City trucks cover hundreds of miles of roads before, during and after a snowfall. The city must balance public safety and the need for clear roads with water quality. Since 2010, the city has been working to reduce salt use so it doesn’t pollute waterways.
“We’ve had about a 56 percent reduction in the amount of tonnage we’ve put on the streets,” says Ben Scharenbroich, senior engineering technician for the city of Plymouth. “We plow the streets a lot more now than we have in the past and then we will salt after that. Before the storm, we will pretreat to help not have as much pack-down on the roads so it is easier to plow.”

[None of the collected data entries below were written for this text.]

Background: an optimization exercise with open tools, aiming at small area, a short achievable clock period and few clock cycles. Do not read the settings as production practice.
At most, simulation tests tie the RTL to the original design; equivalence was not proved.

==> flow/design.v (excerpt) <==
module systolic_ws_stream (
    input  logic        clk,
    input  logic        rst,
    input  logic        start_i,
    input  logic        reuse_w_i,
    input  logic        w_valid_i,
    input  logic [31:0] w_data_i,
    output logic        w_ready_o,
    input  logic        a_valid_i,
    input  logic [31:0] a_data_i,
    input  logic        a_last_i,
    output logic        a_ready_o,
    output logic        o_valid_o,
    output logic [71:0] o_data_o,
    output logic        busy_o,
    output logic        done_o
);
Settings: LEC_CHECK=0, CAP_MARGIN=20, CORE_MARGIN=2, CORE_UTILIZATION=40, CTS_CLUSTER_DIAMETER=120, CTS_CLUSTER_SIZE=25, SETUP_SLACK_MARGIN=4.55, SLEW_MARGIN=20, SYNTH_HIERARCHICAL=1; clock period 7.0 ns.
standard.sh (not shown) runs the stock make flow with config.mk's settings and CLKGATE_MAP_FILE= SYNTH_SCRIPT=/design/flow/synth_recipe.tcl, a recipe that flattens the netlist after the stock synthesis.
==> flow/flow/run.sh <==
#!/bin/bash
# Own layout flow: the standard ORFS flow (standard.sh, which also runs the
# standard synthesis unchanged), with one change: the buffers that ORFS puts on
# every input and output port are sky130_fd_sc_hd__buf_2 cells instead of the
# delay buffers it picks by default. Each make run logs to its own file here.
set -euo pipefail
bash standard.sh synth > synth.log 2>&1
bash standard.sh "BUFFER_PORTS_ARGS=-buffer_cell sky130_fd_sc_hd__buf_2" finish > layout.log 2>&1
Testbench counts at the start, summed over its fixed seeds: cycles 4,679.
==> next run, changes <==
==> flow/run.sh (new file) <==
#!/bin/bash
# synth_recipe.tcl (not shown) runs the flow's synth.tcl, then flattens the netlist and writes it again
# the make line also repeats each setting of config.mk as NAME=value (left out here)
make -C /OpenROAD-flow-scripts/flow DESIGN_CONFIG=/design/flow/config.mk WORK_HOME=/design/flow/orfs CLKGATE_MAP_FILE= SYNTH_SCRIPT=/design/flow/synth_recipe.tcl finish
removed: flow/flow/run.sh
removed: flow/standard.sh
Outcome: The changed run completed with no timing, DRC or antenna violations; area after synthesis stays the same; design area is higher by 1.5%; clock-buffer cell count goes up by 2; global-route usage went down by 0.41 points; core utilization came out higher by 0.67 points.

The city has enacted several practices that reduce salt use. Trucks use GPS to track and keep record of salt use. Instead of using straight salt, the city invested in a brine maker so they can quickly make thousands of gallons of brine they need to get through a snowstorm. Salt is stored in covered, contained areas to prevent runoff. Staff attend training to learn more. Rather than crews using more salt, they often make more passes to keep roads clear.

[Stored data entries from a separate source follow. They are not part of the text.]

Source: an optimization exercise on an open RTL-to-GDS flow (aim: small area and a short achievable clock period). Production flows keep margins and buffers that such runs may drop. RTL that was checked went through simulation tests only; none was proved equivalent to the original. Power is estimated from default activity; no workload was simulated.

Setup of the reference run:
## doodleGame
module doodleGame
(
	input logic Reset,  
	input logic frame_clk,  
	input logic [7:0] keycode,
	input logic [167:0] platforms,  
	input logic [41:0] springs,  
	output logic [19:0] sprite,  
	output logic [9:0] speed,
	output logic [9:0] scroll,
	output logic [19:0] score,
	output logic [1:0] state,
	output logic [1:0] difficulty,
	output logic [7:0] platHit
);
	logic [2:0] lastKc, kc;
	logic [7:0] xk, xkNext;
	logic [8:0] ya, yNext;  
	logic [5:0] sp, spNext;
	logic [7:0] scroll8, scrollNext;
	logic [19:0] scoreBase;  
	logic clearScore;
	logic [1:0] gravCnt, gravCntNext, stateNext, difficultyNext;
	logic prevMenu;
	logic leftKey, rightKey, leftPress, rightPress, startPress, pausePress;
	logic floorHit;
	logic [1:0] springHit;
	keyDecoder keys
	(
		.keycode(keycode),
		.lastKc(lastKc),
		.kc(kc),
		.leftKey(leftKey),
		.rightKey(rightKey),
		.leftPress(leftPress),
		.rightPress(rightPress),
		.startPress(startPress),
		.pausePress(pausePress)
	);
	gameStateCtrl control
	(
		.state(state),
		.difficulty(difficulty),
		.leftPress(leftPress),
		.rightPress(rightPress),
		.startPress(startPress),
		.pausePress(pausePress),
		.floorHit(floorHit),
		.stateNext(stateNext),
		.difficultyNext(difficultyNext)
	);
	hitDetector detect
	(
		.xk(xk),
		.yA(ya),
		.platforms(platforms),
		.springs(springs),
		.platHit(platHit),
		.springHit(springHit)
	);
	doodleMotion motion
	(
		.state(state),
		.difficulty(difficulty),
		.leftKey(leftKey),
		.rightKey(rightKey),
		.platAny(|platHit),
		.springAny(|springHit),
		.xk(xk),
		.y(ya),
		.sp(sp),
		.gravCnt(gravCnt),
		.prevMenu(prevMenu),
		.xkNext(xkNext),
		.yNext(yNext),
		.spNext(spNext),
		.scrollNext(scrollNext),
		.clearScore(clearScore),
		.gravCntNext(gravCntNext),
		.floorHit(floorHit)
	);
	localparam logic [1:0] DiffRst = 2'd1;
	localparam logic [8:0] YaRst = 9'd128;  
	logic [1:0] diffQ;
	logic [7:0] xkQ;
	logic [8:0] yaQ;
	logic notPrevMenu;
	assign difficulty = diffQ ^ DiffRst;
	assign xk = xkQ ^ doodlePkg::SlotNormal;
  ...
Size: roughly 1200 cells after synthesis, about 290 I/O pins, ~9700 um^2 of cells after synthesis.
==> module doodleGame, before the edit <==
module doodleGame
(
	input logic Reset,  
	input logic frame_clk,  
	input logic [7:0] keycode,
	input logic [167:0] platforms,  
	input logic [41:0] springs,  
	output logic [19:0] sprite,  
	output logic [9:0] speed,
	output logic [9:0] scroll,
	output logic [19:0] score,
	output logic [1:0] state,
	output logic [1:0] difficulty,
	output logic [7:0] platHit
);
	logic [2:0] lastKc, kc;
	logic [7:0] xk, xkNext;
	logic [8:0] ya, yNext;  
	logic [5:0] sp, spNext;
	logic [7:0] scroll8, scrollNext;
	logic [19:0] scoreBase;  
	logic clearScore;
	logic [1:0] gravCnt, gravCntNext, stateNext, difficultyNext;
	logic prevMenu;
	logic leftKey, rightKey, leftPress, rightPress, startPress, pausePress;
	logic floorHit;
	logic [1:0] springHit;
	keyDecoder keys
	(
		.keycode(keycode),
		.lastKc(lastKc),
		.kc(kc),
		.leftKey(leftKey),
		.rightKey(rightKey),
		.leftPress(leftPress),
		.rightPress(rightPress),
		.startPress(startPress),
		.pausePress(pausePress)
	);
	gameStateCtrl control
	(
		.state(state),
		.difficulty(difficulty),
		.leftPress(leftPress),
		.rightPress(rightPress),
		.startPress(startPress),
		.pausePress(pausePress),
		.floorHit(floorHit),
		.stateNext(stateNext),
		.difficultyNext(difficultyNext)
	);
	hitDetector detect
	(
		.xk(xk),
		.yA(ya),
		.platforms(platforms),
		.springs(springs),
		.platHit(platHit),
		.springHit(springHit)
	);
	doodleMotion motion
	(
		.state(state),
		.difficulty(difficulty),
		.leftKey(leftKey),
		.rightKey(rightKey),
		.platAny(|platHit),
		.springAny(|springHit),
		.xk(xk),
		.y(ya),
		.sp(sp),
		.gravCnt(gravCnt),
		.prevMenu(prevMenu),
		.xkNext(xkNext),
		.yNext(yNext),
		.spNext(spNext),
		.scrollNext(scrollNext),
		.clearScore(clearScore),
		.gravCntNext(gravCntNext),
		.floorHit(floorHit)
	);
	localparam logic [1:0] DiffRst = 2'd1;
	localparam logic [8:0] YaRst = 9'd128;  
	logic [1:0] diffQ;
	logic [7:0] xkQ;
	logic [8:0] yaQ;
	logic notPrevMenu;
	assign difficulty = diffQ ^ DiffRst;
	assign xk = xkQ ^ doodlePkg::SlotNormal;
	assign ya = yaQ ^ YaRst;
	assign prevMenu = ~notPrevMenu;
	always_ff @(posedge Reset or posedge frame_clk)
	begin
		if (frame_clk)
		begin
			lastKc <= doodlePkg::KcNone;
			state <= doodlePkg::StMenu;
			diffQ <= '0;
			xkQ <= '0;
			yaQ <= '0;
			sp <= '0;
			scroll8 <= '0;
			scoreBase <= '0;
			gravCnt <= '0;
			notPrevMenu <= 1'b0;
		end
		else
		begin
			lastKc <= kc;
			state <= stateNext;
			diffQ <= difficultyNext ^ DiffRst;
			xkQ <= xkNext ^ doodlePkg::SlotNormal;
			yaQ <= yNext ^ YaRst;
			sp <= spNext;
			scroll8 <= scrollNext;
			scoreBase <= clearScore ? 20'd0 : score;
			gravCnt <= gravCntNext;
			notPrevMenu <= (state != doodlePkg::StMenu);
		end
	end
	scoreAdd addScore (.base(scoreBase), .step(scroll8), .score(score));
	logic [8:0] yOut;
	ySub28 outY (.ya(ya), .y(yOut));
	assign sprite = {xk, 2'b10, 1'b0, yOut};
	assign speed = {{4{sp[5]}}, sp};
	assign scroll = {2'b00, scroll8};
endmodule
==> flow/config.mk <==
export PLATFORM = sky130hd
export DESIGN_NAME = doodleGame
export DESIGN_NICKNAME = doodleGame
export VERILOG_FILES = /design/flow/design.v
export SDC_FILE = /design/flow/constraint.sdc
export NUM_CORES = 4
export LEC_CHECK = 0
export CAP_MARGIN = 20
export CORE_MARGIN = 2
export CORE_UTILIZATION = 40
export CTS_BUF_LIST = sky130_fd_sc_hd__clkbuf_4 sky130_fd_sc_hd__clkbuf_8
export SETUP_SLACK_MARGIN = 4.5
export SLEW_MARGIN = 20
export SYNTH_HIERARCHICAL = 1
export SYNTH_MINIMUM_KEEP_SIZE = 0
==> flow/constraint.sdc <==
create_clock -name core_clock -period 10.0 [get_ports {Reset}]
set_input_delay 2.0000 -clock core_clock [delete_from_list [all_inputs] [get_ports {Reset}]]
set_output_delay 2.0000 -clock core_clock [all_outputs]
set_load 0.01 [all_outputs]
standard.sh (not shown) runs the stock make flow with config.mk's settings and CLKGATE_MAP_FILE= SYNTH_SCRIPT=/design/flow/synth_recipe.tcl, a recipe that flattens the netlist after the stock synthesis.
==> flow/flow/run.sh <==
#!/bin/bash
set -e
export BUFFER_PORTS_ARGS="-buffer_cell sky130_fd_sc_hd__buf_1"
bash standard.sh > standard.log 2>&1
Edits applied to the flow inputs when going from the reference run to the trial run:
--- a/flow/design.v
+++ b/flow/design.v
@@ -507,43 +507,33 @@
 		.gravCntNext(gravCntNext),
 		.floorHit(floorHit)
 	);
-	localparam logic [1:0] DiffRst = 2'd1;
-	localparam logic [8:0] YaRst = 9'd128;  
-	logic [1:0] diffQ;
-	logic [7:0] xkQ;
-	logic [8:0] yaQ;
-	logic notPrevMenu;
-	assign difficulty = diffQ ^ DiffRst;
-	assign xk = xkQ ^ doodlePkg::SlotNormal;
-	assign ya = yaQ ^ YaRst;
-	assign prevMenu = ~notPrevMenu;
 	always_ff @(posedge Reset or posedge frame_clk)
 	begin
 		if (frame_clk)
 		begin
 			lastKc <= doodlePkg::KcNone;
 			state <= doodlePkg::StMenu;
-			diffQ <= '0;
-			xkQ <= '0;
-			yaQ <= '0;
+			difficulty <= 2'd1;
+			xk <= doodlePkg::SlotNormal;
+			ya <= 9'd128;  
 			sp <= '0;
 			scroll8 <= '0;
 			scoreBase <= '0;
 			gravCnt <= '0;
-			notPrevMenu <= 1'b0;
+			prevMenu <= 1'b1;
 		end
 		else
 		begin
 			lastKc <= kc;
 			state <= stateNext;
-			diffQ <= difficultyNext ^ DiffRst;
-			xkQ <= xkNext ^ doodlePkg::SlotNormal;
-			yaQ <= yNext ^ YaRst;
+			difficulty <= difficultyNext;
+			xk <= xkNext;
+			ya <= yNext;
 			sp <= spNext;
 			scroll8 <= scrollNext;
 			scoreBase <= clearScore ? 20'd0 : score;
 			gravCnt <= gravCntNext;
-			notPrevMenu <= (state != doodlePkg::StMenu);
+			prevMenu <= (state == doodlePkg::StMenu);
 		end
 	end
 	scoreAdd addScore (.base(scoreBase), .step(scroll8), .score(score));
## What came out
- Compared with the reference run, in the trial run number of signal-net buffers in the layout went down about 1.5%, final wirelength went down 430 um, number of buffers inserted to repair setup after CTS went down 6, floorplan core area held, total sequential power went up about 10%.
- [compare] base=the reference run new=the trial run: worst vdd rail ir drop rose by 0.0044 mV; via count fell by about 1.2%; post-detailed-placement cell area fell by about 0.4%.
- Any difference in multi-input logic cell count between the trial run and the reference run is small enough to ignore.
- Relative to the reference run, post-placement cell count has gone down in the trial run.
- Summary of the comparison: final area is lower in the trial run, relative to the reference run.
Function was not checked in any run of this note: the RTL went through the layout flow alone.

“They are sweeping up excess salt as well as storing it properly,” says Telly Mamayek, director of communications and education for the Minnehaha Creek Watershed District. “There’s many, many things they are doing.”
Plymouth will be receiving an award from the Freshwater Society for their reduction of salt at an upcoming Road Salt Symposium on Feb. 8. Cities have a very important role in keeping salt out of waterways.
“Cities have an immense responsibility at applying proper amounts of salt because of all of the roadways they are responsible for,” says Mamayek. “When you are talking about the amount of pavement they have to deal with, [cities] can make a huge impact at protecting our waters from road salt.”
Homeowners aren’t off the hook either. Homeowners can work to reduce the amount of salt on sidewalks and driveways and lower the amount of salt that gets into lakes, rivers and streams. Guidelines for homeowners say a recommended use is 12 oz. or a coffee cup amount of salt is needed to treat a 250 square foot space.